The TMyBrush class contains 3 fields
In my dictionary, I want to retrieve a brush based on his characteristics, and not on his instance. For example, I want to get a black solid brush from my dictionary by creating a local TMyBrush instance, configuring it to black solid, and getting the matching GDI+ value using the TryGetValue() function. For that, I created a TMyBrushComparer.

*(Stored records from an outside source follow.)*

===== src/rtl/cfa_pkg.sv =====
package cfa_pkg;

	localparam int MAX_FRAMES_DEF = 1024;
	localparam int NW = 11;   // width of frame counts and the pool size
	localparam int FW = 20;   // width of absolute frame numbers

	// frame states
	localparam logic [1:0] ST_FREE = 2'b00;
	localparam logic [1:0] ST_USED = 2'b01;
	localparam logic [1:0] ST_HEAD = 2'b11;

	// request modes
	localparam logic [1:0] MD_INIT = 2'd0;
	localparam logic [1:0] MD_ALLOC = 2'd1;
	localparam logic [1:0] MD_REL = 2'd2;
	localparam logic [1:0] MD_MARK = 2'd3;

	// result codes
	localparam logic [2:0] RS_OK = 3'd0;
	localparam logic [2:0] RS_TOO_FEW = 3'd1;
	localparam logic [2:0] RS_NO_RUN = 3'd2;
	localparam logic [2:0] RS_RANGE = 3'd3;
	localparam logic [2:0] RS_NOT_HEAD = 3'd4;
	localparam logic [2:0] RS_NOT_POOL = 3'd5;

	// configuration register indexes
	localparam logic [1:0] CFG_BASE = 2'd0;
	localparam logic [1:0] CFG_POOL = 2'd1;
	localparam logic [1:0] CFG_RSV = 2'd2;

	typedef struct packed {
		logic accept; // latch the incoming request
		logic ld;     // load pointers for the latched request
		logic clr;    // clearing pass after reset
		logic init;   // init sweep
		logic rd;     // issue map reads
		logic ascan;  // allocate scan
		logic awr;    // allocate write-back
		logic rwalk;  // release walk
		logic mwalk;  // mark walk
	} cmd_t;

	typedef struct packed {
		logic [1:0] mode;
		logic too_few;
		logic zero_cnt;
		logic rel_bad;
		logic mark_bad;
		logic hit;
		logic scan_last;
		logic not_head;
		logic rel_stop;
		logic awr_last;
		logic init_last;
	} flags_t;

endpackage


===== src/rtl/contiguous_frame_allocator.sv =====
// Channel   Direction  Handshake              Payload
// in        input      in_valid / in_ready    mode, frame_number, frame_count
// out       output     out_valid / out_ready  status
// cfg       input      cfg_valid / cfg_ready  cfg_index, cfg_data
//
// One request at a time; a result register lets the next request in while it waits.
// Init writes every frame of the map, one map write a cycle. Allocate scans one frame
// a cycle (the whole pool when no run fits), then writes one claimed frame a cycle.
// Release and mark walk one frame a cycle. Checks that fail answer without a map walk.
// After reset a clearing pass over the whole map runs before the first request.
// Stalls on out hold the finished result and block the next result, and with it in_ready.
module contiguous_frame_allocator #(
	parameter int MAX_FRAMES = cfa_pkg::MAX_FRAMES_DEF
) (
	input  logic                   clk,
	input  logic                   arst_n,
	input  logic                   in_valid,
	output logic                   in_ready,
	input  logic [1:0]             mode,
	input  logic [cfa_pkg::FW-1:0] frame_number,
	input  logic [cfa_pkg::NW-1:0] frame_count,
	output logic                   out_valid,
	input  logic                   out_ready,
	output logic [2:0]             status,
	input  logic                   cfg_valid,
	output logic                   cfg_ready,
	input  logic [1:0]             cfg_index,
	input  logic [cfa_pkg::FW-1:0] cfg_data
);

	logic [cfa_pkg::FW-1:0] base_frame_q;
	logic [cfa_pkg::NW-1:0] pool_frames_q;
	logic                   reserve_first_q;
	cfa_pkg::cmd_t          cmd;
	cfa_pkg::flags_t        flags;

	// config writes are always taken; an index beyond the list is dropped
	assign cfg_ready = 1'b1;

	always_ff @(posedge clk or negedge arst_n) begin
		if (!arst_n) begin
			base_frame_q <= '0;
			pool_frames_q <= cfa_pkg::NW'(1024);
			reserve_first_q <= 1'b1;
		end else if (cfg_valid) begin
			case (cfg_index)
				cfa_pkg::CFG_BASE: base_frame_q <= cfg_data;
				cfa_pkg::CFG_POOL: pool_frames_q <= cfg_data[cfa_pkg::NW-1:0];
				cfa_pkg::CFG_RSV: reserve_first_q <= cfg_data[0];
				default: ;
			endcase
		end
	end

	// sequence the request phases
	cfa_ctrl u_ctrl (
		.clk       (clk),
		.arst_n    (arst_n),
		.in_valid  (in_valid),
		.in_ready  (in_ready),
		.out_valid (out_valid),
		.out_ready (out_ready),
		.status    (status),
		.flags     (flags),
		.cmd       (cmd)
	);

	// hold the frame map, the free count and the walk pointers
	cfa_datapath #(
		.MAX_FRAMES (MAX_FRAMES)
	) u_dp (
		.clk           (clk),
		.arst_n        (arst_n),
		.cmd           (cmd),
		.mode          (mode),
		.frame_number  (frame_number),
		.frame_count   (frame_count),
		.base_frame    (base_frame_q),
		.pool_frames   (pool_frames_q),
		.reserve_first (reserve_first_q),
		.flags         (flags)
	);

endmodule


===== src/rtl/cfa_datapath.sv =====
module cfa_datapath #(
	parameter int MAX_FRAMES = cfa_pkg::MAX_FRAMES_DEF
) (
	input  logic                    clk,
	input  logic                    arst_n,
	input  cfa_pkg::cmd_t           cmd,
	input  logic [1:0]              mode,
	input  logic [cfa_pkg::FW-1:0]  frame_number,
	input  logic [cfa_pkg::NW-1:0]  frame_count,
	input  logic [cfa_pkg::FW-1:0]  base_frame,
	input  logic [cfa_pkg::NW-1:0]  pool_frames,
	input  logic                    reserve_first,
	output cfa_pkg::flags_t         flags
);

	localparam int AW = $clog2(MAX_FRAMES);
	localparam int PW = (AW + 1 > 12) ? AW + 1 : 12;
	localparam int NRST = (MAX_FRAMES < 1024) ? MAX_FRAMES : 1024;
	localparam int NW = cfa_pkg::NW;
	localparam int FW = cfa_pkg::FW;

	logic [1:0]    mem [MAX_FRAMES];
	logic [1:0]    rd_q;
	logic [1:0]    mode_q;
	logic [FW-1:0] frame_q;
	logic [NW-1:0] cnt_q;
	logic [NW-1:0] fc_q;
	logic [NW-1:0] run_q;
	logic [PW-1:0] ptr_q, end_q, start_q, idx_s1;
	logic          vld_s1;

	logic [NW-1:0] n;
	logic [PW-1:0] n_p, cnt_p, rel_p;
	logic          re, we, first, last, is_free, is_head, rel_wr, mark_wr;
	logic [PW-1:0] waddr;
	logic [1:0]    wdata;

	assign n = (32'(pool_frames) > 32'(MAX_FRAMES)) ? NW'(MAX_FRAMES) : pool_frames;
	assign n_p = {{(PW-NW){1'b0}}, n};
	assign cnt_p = {{(PW-NW){1'b0}}, cnt_q};
	assign rel_p = PW'(frame_q - base_frame);

	assign re = cmd.rd && (ptr_q < end_q);
	assign first = idx_s1 == start_q;
	assign last = idx_s1 == end_q - PW'(1);
	assign is_free = rd_q == cfa_pkg::ST_FREE;
	assign is_head = rd_q == cfa_pkg::ST_HEAD;
	assign rel_wr = cmd.rwalk && vld_s1 && (first ? is_head : !(is_free || is_head));
	assign mark_wr = cmd.mwalk && vld_s1 && is_free;

	always_comb begin
		flags.mode = mode_q;
		flags.too_few = (cnt_q > fc_q) || (cnt_q > n);
		flags.zero_cnt = cnt_q == '0;
		flags.rel_bad = (frame_q < base_frame) ||
			({1'b0, frame_q} >= {1'b0, base_frame} + {{(FW+1-NW){1'b0}}, n});
		flags.mark_bad = (frame_q < base_frame) ||
			({2'b0, frame_q} + {{(FW+2-NW){1'b0}}, cnt_q} >
			 {2'b0, base_frame} + {{(FW+2-NW){1'b0}}, n});
		flags.hit = cmd.ascan && vld_s1 && is_free && (run_q + NW'(1) == cnt_q);
		flags.scan_last = vld_s1 && last;
		flags.not_head = cmd.rwalk && vld_s1 && first && !is_head;
		flags.rel_stop = cmd.rwalk && vld_s1 && ((!first && (is_free || is_head)) || last);
		flags.awr_last = ptr_q == start_q + cnt_p - PW'(1);
		flags.init_last = ptr_q == PW'(MAX_FRAMES - 1);
	end

	always_comb begin
		we = 1'b0;
		waddr = ptr_q;
		wdata = cfa_pkg::ST_FREE;
		if (cmd.init) begin
			we = 1'b1;
			if (ptr_q == '0 && (cmd.clr || (reserve_first && n != '0)))
				wdata = cfa_pkg::ST_USED;
		end else if (cmd.awr) begin
			we = 1'b1;
			wdata = (ptr_q == start_q) ? cfa_pkg::ST_HEAD : cfa_pkg::ST_USED;
		end else if (rel_wr) begin
			we = 1'b1;
			waddr = idx_s1;
		end else if (mark_wr) begin
			we = 1'b1;
			waddr = idx_s1;
			wdata = first ? cfa_pkg::ST_HEAD : cfa_pkg::ST_USED;
		end
	end

	always_ff @(posedge clk) begin
		if (we)
			mem[waddr[AW-1:0]] <= wdata;
		if (re)
			rd_q <= mem[ptr_q[AW-1:0]];
		idx_s1 <= ptr_q;
		if (cmd.accept) begin
			mode_q <= mode;
			frame_q <= frame_number;
			cnt_q <= frame_count;
		end
	end

	always_ff @(posedge clk or negedge arst_n) begin
		if (!arst_n) begin
			ptr_q <= '0;
			end_q <= '0;
			start_q <= '0;
			run_q <= '0;
			vld_s1 <= 1'b0;
			fc_q <= NW'(NRST - 1);
		end else begin
			vld_s1 <= re;
			if (cmd.ld) begin
				run_q <= '0;
				start_q <= rel_p;
				case (mode_q)
					cfa_pkg::MD_INIT: begin
						ptr_q <= '0;
						fc_q <= (reserve_first && n != '0) ? n - NW'(1) : n;
					end
					cfa_pkg::MD_ALLOC: begin
						ptr_q <= '0;
						end_q <= n_p;
					end
					cfa_pkg::MD_REL: begin
						ptr_q <= rel_p;
						end_q <= n_p;
					end
					default: begin
						ptr_q <= rel_p;
						end_q <= rel_p + cnt_p;
					end
				endcase
			end else if (flags.hit) begin
				ptr_q <= (run_q == '0) ? idx_s1 : start_q;
				fc_q <= fc_q - cnt_q;
			end else if (cmd.init || cmd.awr || re) begin
				ptr_q <= ptr_q + PW'(1);
			end
			if (cmd.ascan && vld_s1) begin
				if (is_free) begin
					if (run_q == '0)
						start_q <= idx_s1;
					run_q <= run_q + NW'(1);
				end else begin
					run_q <= '0;
				end
			end
			if (rel_wr && fc_q != '1)
				fc_q <= fc_q + NW'(1);
			if (mark_wr && fc_q != '0)
				fc_q <= fc_q - NW'(1);
		end
	end

endmodule


===== src/rtl/cfa_ctrl.sv =====
module cfa_ctrl (
	input  logic            clk,
	input  logic            arst_n,
	input  logic            in_valid,
	output logic            in_ready,
	output logic            out_valid,
	input  logic            out_ready,
	output logic [2:0]      status,
	input  cfa_pkg::flags_t flags,
	output cfa_pkg::cmd_t   cmd
);

	localparam logic [2:0] S_IDLE = 3'd0;
	localparam logic [2:0] S_DEC = 3'd1;
	localparam logic [2:0] S_INIT = 3'd2;
	localparam logic [2:0] S_ASCAN = 3'd3;
	localparam logic [2:0] S_AWR = 3'd4;
	localparam logic [2:0] S_RWALK = 3'd5;
	localparam logic [2:0] S_MWALK = 3'd6;
	localparam logic [2:0] S_DONE = 3'd7;

	logic [2:0] state_q, state_d;
	logic [2:0] st_q, st_d;
	logic       clr_q, out_valid_q;
	logic [2:0] status_q;

	assign in_ready = state_q == S_IDLE;
	assign out_valid = out_valid_q;
	assign status = status_q;

	always_comb begin
		cmd = '0;
		cmd.accept = in_valid && in_ready;
		cmd.ld = state_q == S_DEC;
		cmd.clr = clr_q;
		cmd.init = state_q == S_INIT;
		cmd.ascan = state_q == S_ASCAN;
		cmd.awr = state_q == S_AWR;
		cmd.rwalk = state_q == S_RWALK;
		cmd.mwalk = state_q == S_MWALK;
		cmd.rd = cmd.ascan || cmd.rwalk || cmd.mwalk;
	end

	always_comb begin
		state_d = state_q;
		st_d = st_q;
		case (state_q)
			S_IDLE: if (cmd.accept) state_d = S_DEC;
			S_DEC: begin
				state_d = S_DONE;
				st_d = cfa_pkg::RS_OK;
				case (flags.mode)
					cfa_pkg::MD_INIT: state_d = S_INIT;
					cfa_pkg::MD_ALLOC: begin
						if (flags.too_few) st_d = cfa_pkg::RS_TOO_FEW;
						else if (flags.zero_cnt) st_d = cfa_pkg::RS_NO_RUN;
						else state_d = S_ASCAN;
					end
					cfa_pkg::MD_REL: begin
						if (flags.rel_bad) st_d = cfa_pkg::RS_NOT_POOL;
						else state_d = S_RWALK;
					end
					default: begin
						if (flags.mark_bad) st_d = cfa_pkg::RS_RANGE;
						else if (!flags.zero_cnt) state_d = S_MWALK;
					end
				endcase
			end
			S_INIT: begin
				if (flags.init_last) begin
					state_d = clr_q ? S_IDLE : S_DONE;
					st_d = cfa_pkg::RS_OK;
				end
			end
			S_ASCAN: begin
				if (flags.hit) state_d = S_AWR;
				else if (flags.scan_last) begin
					state_d = S_DONE;
					st_d = cfa_pkg::RS_NO_RUN;
				end
			end
			S_AWR: begin
				if (flags.awr_last) begin
					state_d = S_DONE;
					st_d = cfa_pkg::RS_OK;
				end
			end
			S_RWALK: begin
				if (flags.not_head) begin
					state_d = S_DONE;
					st_d = cfa_pkg::RS_NOT_HEAD;
				end else if (flags.rel_stop) begin
					state_d = S_DONE;
					st_d = cfa_pkg::RS_OK;
				end
			end
			S_MWALK: begin
				if (flags.scan_last) begin
					state_d = S_DONE;
					st_d = cfa_pkg::RS_OK;
				end
			end
			S_DONE: if (!out_valid_q || out_ready) state_d = S_IDLE;
			default: state_d = S_IDLE;
		endcase
	end

	always_ff @(posedge clk or negedge arst_n) begin
		if (!arst_n) begin
			state_q <= S_INIT;
			clr_q <= 1'b1;
			st_q <= cfa_pkg::RS_OK;
			out_valid_q <= 1'b0;
		end else begin
			state_q <= state_d;
			st_q <= st_d;
			if (state_q == S_INIT && flags.init_last)
				clr_q <= 1'b0;
			if (state_q == S_DONE && (!out_valid_q || out_ready))
				out_valid_q <= 1'b1;
			else if (out_ready)
				out_valid_q <= 1'b0;
		end
	end

	always_ff @(posedge clk) begin
		if (state_q == S_DONE && (!out_valid_q || out_ready))
			status_q <= st_q;
	end

	a_one_phase: assert property (@(posedge clk) disable iff (!arst_n)
		$onehot0({cmd.init, cmd.ascan, cmd.awr, cmd.rwalk, cmd.mwalk}))
		else $error("more than one datapath phase active");
	a_accept_dec: assert property (@(posedge clk) disable iff (!arst_n)
		in_valid && in_ready |=> state_q == S_DEC)
		else $error("accepted request not decoded");
	a_done_out: assert property (@(posedge clk) disable iff (!arst_n)
		state_q == S_DONE && (!out_valid_q || out_ready) |=> out_valid_q)
		else $error("finished result not presented");
	a_clr_no_in: assert property (@(posedge clk) disable iff (!arst_n)
		clr_q |-> !in_ready)
		else $error("request taken during clearing pass");

endmodule


===== config.mk =====
export PLATFORM = sky130hd
export DESIGN_NAME = contiguous_frame_allocator
export DESIGN_NICKNAME = d
export VERILOG_FILES = /design/src/rtl/cfa_pkg.sv /design/src/rtl/contiguous_frame_allocator.sv /design/src/rtl/cfa_datapath.sv /design/src/rtl/cfa_ctrl.sv
export SDC_FILE = /design/constraint.sdc
export NUM_CORES = 2
export LEC_CHECK = 0
export ABC_AREA = 1
export BUFFER_PORTS_ARGS = -buffer_cell sky130_fd_sc_hd__buf_2
export CORE_MARGIN = 5
export CORE_UTILIZATION = 30
export DETAILED_ROUTE_END_ITERATION = 8
export PLACE_DENSITY = 0.44
export SLEW_MARGIN = 20
export SYNTH_ARGS = -nofsm -noshare
export SYNTH_HDL_FRONTEND = slang
export SYNTH_SLANG_ARGS = --single-unit

===== constraint.sdc =====
create_clock -name clk -period 53.4 [get_ports clk]
set_clock_uncertainty 0.2 [all_clocks]
set_input_delay 2.67 -clock clk [delete_from_list [all_inputs] [get_ports clk]]
set_output_delay 2.67 -clock clk [all_outputs]
set_load 0.01 [all_outputs]

**Yosys cells after proc, flatten, opt, wreduce, memory -nomap -nowiden**

Memory sizes are Yosys's and may differ from the RTL's. A register that Yosys moved wholly into a read port is not among the register bits.
Cells that the tools add are included.

- Muxes and demuxes: 69
- Order comparisons: 7
- $add $sub $neg: 14
- Equal/unequal tests: 28
- Reductions and logical operators: 58
- Bitwise logic cells: 1

Operators by type and width:

| cell | number |
|---|---|
| 2-to-1 mux 11 bit | 10 |
| 2-to-1 mux 12 bit | 9 |
| adder 20 x 11 -> 21 bit | 3 |
| 2-to-1 mux 3 bit | 21 |
| == test 12 bit | 4 |
| 2-to-1 mux 10 bit | 4 |
| adder 12 x 11 -> 12 bit | 2 |
| one-hot mux 12 bit (2 select lines) | 1 |
| one-hot mux 3 bit (8 select lines) | 1 |
| subtractor 12 x 1 -> 12 bit (second input constant) | 2 |
| adder 11 x 1 -> 11 bit (second input constant) | 2 |
| greater-than comparator 11 bit | 2 |
| greater-than comparator 22 bit | 1 |
| logical NOT 11 bit | 2 |
| nonzero test 11 bit | 2 |
| subtractor 11 x 1 -> 11 bit (second input constant) | 2 |
| >= comparator 20 x 21 -> 1 bit | 1 |
| logical AND 1 bit | 20 |
| < comparator 20 bit | 1 |
| 2-to-1 mux 2 bit | 9 |
| one-hot mux 3 bit (3 select lines) | 2 |
| one-hot mux 3 bit (6 select lines) | 1 |
| adder 12 x 1 -> 12 bit (second input constant) | 1 |
| == test 12 x 10 -> 1 bit (second input constant) | 1 |
| other kinds (30) | 73 |

- Bits in registers: 147
- Memories kept: 1
- RAM bits: 2,048

Memory list:

| memory | words | bits a word | rd ports | clocked after memory_dff | wr ports | line | source |
|---|---|---|---|---|---|---|---|
| u_dp.mem | 1,024 | 2 | 1 | 1 | 1 | cfa_datapath.sv:22 | `logic [1:0] mem [MAX_FRAMES];` |

**Longest topological paths before layout**

- Word-level depth: 10
- Depth in mapped cells: 36

**Cells and area by module**

A second synthesis with hierarchy kept.

- Cell total of the unflattened synthesis: 10,560
- Area total of the unflattened synthesis: 101,762.6 µm²

Modules (own cells, without submodules):

| module | times used | cells an instance | area each (µm²) | seq. area each (µm²) |
|---|---|---|---|---|
| cfa_datapath | 1 | 10,280 | 99,541.7 | 64,279.1 |
| contiguous_frame_allocator | 1 | 147 | 1,332.5 | 803.3 |
| cfa_ctrl | 1 | 133 | 888.4 | 292.8 |

**Least setup slack after synthesis**

Ideal clock, no wire load.

- Path kind: register to register
- From: register pool_frames_q[10] (netlist name)
- To: memory u_dp.mem[0][0], data pin
- Setup slack: 33.733 ns
- Cell stages (with the launch flop): 13
- Clock period less this slack: 19.667 ns
- Path buffers: 0
- Arrival: 14.290 ns
- Required time: 48.023 ns
- Path through: dfstp_2 > o21ai_1 > inv_1 > nor2_1 > inv_1 > ha_1 > nand2_1 > inv_1 > nand3_1 > nand2_1 > clkinv_1 > o211ai_1 > nand3_1

- Longest elaborated chain between the ends: 8

RTL lines:

| item | line | source |
|---|---|---|
| start, declared | contiguous_frame_allocator.sv:32 | `logic [cfa_pkg::NW-1:0] pool_frames_q;` |
| start signal, assigned | contiguous_frame_allocator.sv:43 | `pool_frames_q <= cfa_pkg::NW'(1024);` |
| start signal, assigned | contiguous_frame_allocator.sv:48 | `cfa_pkg::CFG_POOL: pool_frames_q <= cfg_data[cfa_pkg::NW-1:0];` |
| greater-than comparator 11 bit | cfa_datapath.sv:38 | `assign n = (32'(pool_frames) > 32'(MAX_FRAMES)) ? NW'(MAX_FRAMES) : pool_frames;` |
| 2-to-1 mux 11 bit (*) | cfa_datapath.sv:38 |  |
| nonzero test 11 bit (*) | cfa_datapath.sv:74 | `if (ptr_q == '0 && (cmd.clr \|\| (reserve_first && n != '0)))` |
| logical AND 1 bit (*) | cfa_datapath.sv:74 |  |
| logical OR 1 bit (*) | cfa_datapath.sv:74 |  |
| logical AND 1 bit (*) | cfa_datapath.sv:74 |  |
| 2-to-1 mux 1 bit (*) | cfa_datapath.sv:74 |  |
| 2-to-1 mux 2 bit (*) | cfa_datapath.sv:72 | `if (cmd.init) begin` |
| net u_dp.wdata[0] | cfa_datapath.sv:36 | `logic [1:0] wdata;` |
| end, declared | cfa_datapath.sv:22 |  |

The timed path passes the listed nets; every way through them passes the cells marked *.

**Final worst setup path**

- From: register pool_frames_q[7] (netlist name)
- To: memory u_dp.mem[166][0], data pin

Same word-level chain as after synthesis.

==> impl_results.md <==
* Peak Freq at 146 MHz
* Hold_buf cts at 0
* Initial DRC count at 6416
* Clk slew on worst S/H paths at 0.06 ns
* CP cell instances: nor2_1 > nand4_1 > o21ai_1 > nand2_1 > ha_1 > nand2_1 > inv_1 > nand3_1 > nand2_1 > clkinv_1 > o211ai_1 > nand3_4 > buf_4 > buf_12 > buf_4
* Power density cells at around 54 nW/um^2
* H-tree levels at 5
* Crit-path max FO at 198
* Crit path DAT at 7.15 ns
* Ys async rst share at under 10%
* Hold Vio Cnt, Final at 0
* Die X at 584 um
* Grt ovf at 0
* Final Critical Period at 6.83 ns
* Commonest non-fill, non-tap cells in the layout: nor2_1 (2343), edfxtp_1 (2086), nand2_1 (1358)
* Worst hold path type: reg2reg
* Setup TNS at 0 ns
* Area delta synth->final at 13.4%
* FF/Latch Area at ~65000 um^2
* Worst-Margin Slew at around 1.2 ns
* CP max stage cell: buf_4
* Post-CTS setup buffers at 0
* Critical path type: reg2reg
* Fin. max-slew vios at 0
* Buf/Inv on CP at 5
* Crit. End Element: flop
* Total length of routed wires at 332000 um
* Cells after synthesis at 9480
* EDFF count, synth at 2086
* Syn Nets at 9708
* Total core area at 328000 um^2
* CTS tree: built
* Status: finished clean
* Clock root cell: clkbuf_16
* Distinct cells, synth at 59
* Initial antenna violation count at 14
* Leak Pwr at between 30 and 40 nW
* Drt drc at 0
* Die Height at 584 um
* Delay-heaviest family, CP: buffers and inverters
* Area of the multi-input gates at 30300 um^2
* Fillers at ~33000
* Critical Path RT at 53.72 ns
* # resized after CTS at 0
* Max Root-Sink Buffers at 4
* RD Place Congestion at 0.879
* Vias in the first global route at about 70000
* Final setup viols at 0
* CP peak stage delay at 0.84 ns
* CTS sink count at about 2200
* GRT Total Usage at 18.9%
* Antenna Nets Post-Route at 0
* Vias at 71363
* Synthesized area at 98800 um^2
* CP most frequent cell: nand2_1
* #FFs+latches synth at 2197
* Register area share after synthesis at 66.2%
* Yosys warns at 0
* Average size of a mapped cell at 10.4 um^2
* Ys flop type: edfxtp_1
* Final nets at 9554
* Initial core utilization at 30.2%
* Worst-Skew Late Latency at slightly below 0.9 ns
* RSZ-0062 raised after global routing: false
* First-pass GRT wire length at 484000 um
* Final Util at between 30% and 40%
* VDD IR max at 38.4 uV
* Most common cell after layout, fill and taps aside: nor2_1
* Tcrit/Tclk final at between 10% and 20%
* Worst reg2reg setup slack at 46.57 ns
* Area of the die at 341000 um^2
* Number of core rows at 210
* Drt pass-1 iters at 6
* Num ports at between 60 and 70
* Largest net degree at the start of global routing at 207
* Slew HR at between 15 and 20%
* Placed wire-length estimate at 185000 um
* Port Buffer Count at 64
* Max-cap violation count at 0
* Setup crit start kind: flop
* Share of layout cells above drive strength 1 at 7.17%
* Total CTS buffers at 265
* Drt wl/cell at 24.0 um
* Post-DR vias/cell at 5.15
power by group:
group          leakage (nW)  internal (mW)  switching [mW]
clock network          3.97          0.993           0.724
logic                  13.8          0.536            1.61
registers              20.5           2.13          0.0592
total                  38.3           3.66            2.40
path summary, 6_finish.rpt:
path / startpoint / endpoint / cells past startpoint
setup / recovery: pool_frames_q[7] / u_dp.mem[166][0] / 15
hold / removal: u_ctrl.st_q[2] / u_ctrl.status[2] / 0
setup reg to reg: pool_frames_q[7] / u_dp.mem[166][0] / 15
hold reg to reg: u_ctrl.st_q[2] / u_ctrl.status[2] / 0
max in group asynchronous: arst_n / base_frame_q[16] / 2
min in group asynchronous: arst_n / u_dp.run_q[2] / 1
worst register-to-register path: cells and delay by family, from the launching register on:
family / cells / cell delay (ns)
flip-flops: 1 / 0.44
adder cells (fa/ha/maj): 1 / 0.36
buffers and inverters: 5 / 2.99
AO/OA/AOI/OAI: 2 / 0.87
AND/OR/NAND/NOR: 7 / 1.49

Writing the Equals() function isn't a problem for me. However I don't know what is the best practice to write the GetHashCode() function. I would tend to write a function like this:
function TMyBrushComparer.GetHashCode(const pValue: TMyBrush): Integer;
begin
Result := BobJenkinsHash(pValue, SizeOf(TMyBrush), 0);
end;
however I feel that is not a very good practice, it is correct? So, what is the best practice to write a good GetHashCode() function for my TMyBrushComparer?
Regards
If you're implementing a reference type, you should consider overriding the Equals method if your type looks like a base type, such as Point, String, BigNumber, and so on. Override the GetHashCode method to allow a type to work correctly in a hash table.
A hash code is a numeric value which is used to insert and identify an object in a hash-based collection. The GetHashCode method provides this hash code for algorithms that need quick checks of object equality.
GetHashCode method of the base class uses reflection to compute the hash code based on the values of the type's fields. In other words, value types whose fields have equal values have equal hash codes.
The key point is that the hash codes are deterministic for a given program execution, that means the only time it'll be an issue is if you're saving the hash code outside of a process, and loading it into another one.
The code in the question hashes the address of the object rather than its value and so is not consistent with your definition of equality.
Your definition of equality is that three of the fields are equal. Your hash function should match that definition. Hash each of the three fields, and combine the values, for instance using the approach outlined here: https://stackoverflow.com/a/263416/505088
Two of your fields are value types. They are easy to hash to match value identity. The brush info field appears to be a reference type. So again you need to decide what form of identity you want (reference identity, value identity, or perhaps something else) and then implement matching equality test and hash.